Task instructions:
Count the lines below that contain the word "else", and give only that number.

::: Dataset extract :::

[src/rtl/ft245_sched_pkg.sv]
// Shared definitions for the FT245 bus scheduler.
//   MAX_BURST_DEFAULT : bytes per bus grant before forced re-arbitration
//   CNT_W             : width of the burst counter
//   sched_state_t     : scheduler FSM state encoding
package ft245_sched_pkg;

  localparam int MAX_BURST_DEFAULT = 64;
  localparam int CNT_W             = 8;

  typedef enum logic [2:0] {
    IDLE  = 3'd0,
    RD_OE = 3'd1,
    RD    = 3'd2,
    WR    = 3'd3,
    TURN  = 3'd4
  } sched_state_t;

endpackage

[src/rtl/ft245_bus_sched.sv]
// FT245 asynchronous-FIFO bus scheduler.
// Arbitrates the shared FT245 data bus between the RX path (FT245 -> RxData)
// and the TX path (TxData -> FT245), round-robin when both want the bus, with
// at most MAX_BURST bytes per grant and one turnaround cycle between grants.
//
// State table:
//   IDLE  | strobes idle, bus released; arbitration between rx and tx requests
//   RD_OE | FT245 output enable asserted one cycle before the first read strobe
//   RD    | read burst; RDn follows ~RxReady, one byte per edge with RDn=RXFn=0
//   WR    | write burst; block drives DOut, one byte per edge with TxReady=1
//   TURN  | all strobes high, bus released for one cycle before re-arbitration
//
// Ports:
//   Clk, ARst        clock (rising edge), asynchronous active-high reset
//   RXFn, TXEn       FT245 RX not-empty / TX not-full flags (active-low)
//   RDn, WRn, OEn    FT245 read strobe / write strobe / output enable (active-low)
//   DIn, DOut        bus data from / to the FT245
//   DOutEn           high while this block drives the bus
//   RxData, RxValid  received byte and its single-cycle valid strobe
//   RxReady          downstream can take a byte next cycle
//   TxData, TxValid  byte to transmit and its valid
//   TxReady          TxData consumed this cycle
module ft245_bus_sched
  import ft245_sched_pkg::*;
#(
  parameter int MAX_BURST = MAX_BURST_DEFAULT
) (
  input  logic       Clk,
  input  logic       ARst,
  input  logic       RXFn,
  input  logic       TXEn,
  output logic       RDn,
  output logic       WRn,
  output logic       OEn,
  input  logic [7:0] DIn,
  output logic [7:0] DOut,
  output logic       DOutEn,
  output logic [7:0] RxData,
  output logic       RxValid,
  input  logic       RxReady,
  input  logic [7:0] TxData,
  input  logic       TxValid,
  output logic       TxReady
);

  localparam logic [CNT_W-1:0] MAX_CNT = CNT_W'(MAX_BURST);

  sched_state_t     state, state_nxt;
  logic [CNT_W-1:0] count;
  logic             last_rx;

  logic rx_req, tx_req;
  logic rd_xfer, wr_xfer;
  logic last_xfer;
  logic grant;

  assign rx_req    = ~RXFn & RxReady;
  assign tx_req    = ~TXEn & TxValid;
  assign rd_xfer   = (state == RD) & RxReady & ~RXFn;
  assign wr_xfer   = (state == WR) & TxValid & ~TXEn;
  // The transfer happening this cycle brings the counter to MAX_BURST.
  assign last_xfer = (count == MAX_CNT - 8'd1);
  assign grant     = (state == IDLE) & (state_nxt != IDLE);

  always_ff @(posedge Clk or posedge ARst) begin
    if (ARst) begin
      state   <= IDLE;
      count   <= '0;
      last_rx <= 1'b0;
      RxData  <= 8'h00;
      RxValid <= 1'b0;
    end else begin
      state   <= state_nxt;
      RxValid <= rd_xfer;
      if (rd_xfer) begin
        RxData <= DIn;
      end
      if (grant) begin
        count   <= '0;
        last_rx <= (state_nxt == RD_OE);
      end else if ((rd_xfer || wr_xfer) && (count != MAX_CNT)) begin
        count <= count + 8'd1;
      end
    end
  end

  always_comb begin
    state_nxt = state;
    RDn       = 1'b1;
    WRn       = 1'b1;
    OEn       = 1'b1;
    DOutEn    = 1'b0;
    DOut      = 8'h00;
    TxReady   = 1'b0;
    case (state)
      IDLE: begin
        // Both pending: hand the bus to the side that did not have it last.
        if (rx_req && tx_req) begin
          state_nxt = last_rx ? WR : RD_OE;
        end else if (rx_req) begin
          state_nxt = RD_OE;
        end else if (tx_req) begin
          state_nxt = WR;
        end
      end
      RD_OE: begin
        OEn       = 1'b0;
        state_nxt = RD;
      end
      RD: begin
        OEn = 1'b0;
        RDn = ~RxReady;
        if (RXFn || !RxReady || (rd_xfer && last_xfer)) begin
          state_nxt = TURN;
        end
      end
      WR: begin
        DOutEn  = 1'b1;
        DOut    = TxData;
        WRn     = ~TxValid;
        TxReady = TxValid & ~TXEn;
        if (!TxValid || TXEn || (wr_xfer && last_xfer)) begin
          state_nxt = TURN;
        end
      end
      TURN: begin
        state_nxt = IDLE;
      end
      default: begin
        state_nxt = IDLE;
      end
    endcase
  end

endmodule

:::

Response to the exercise:
4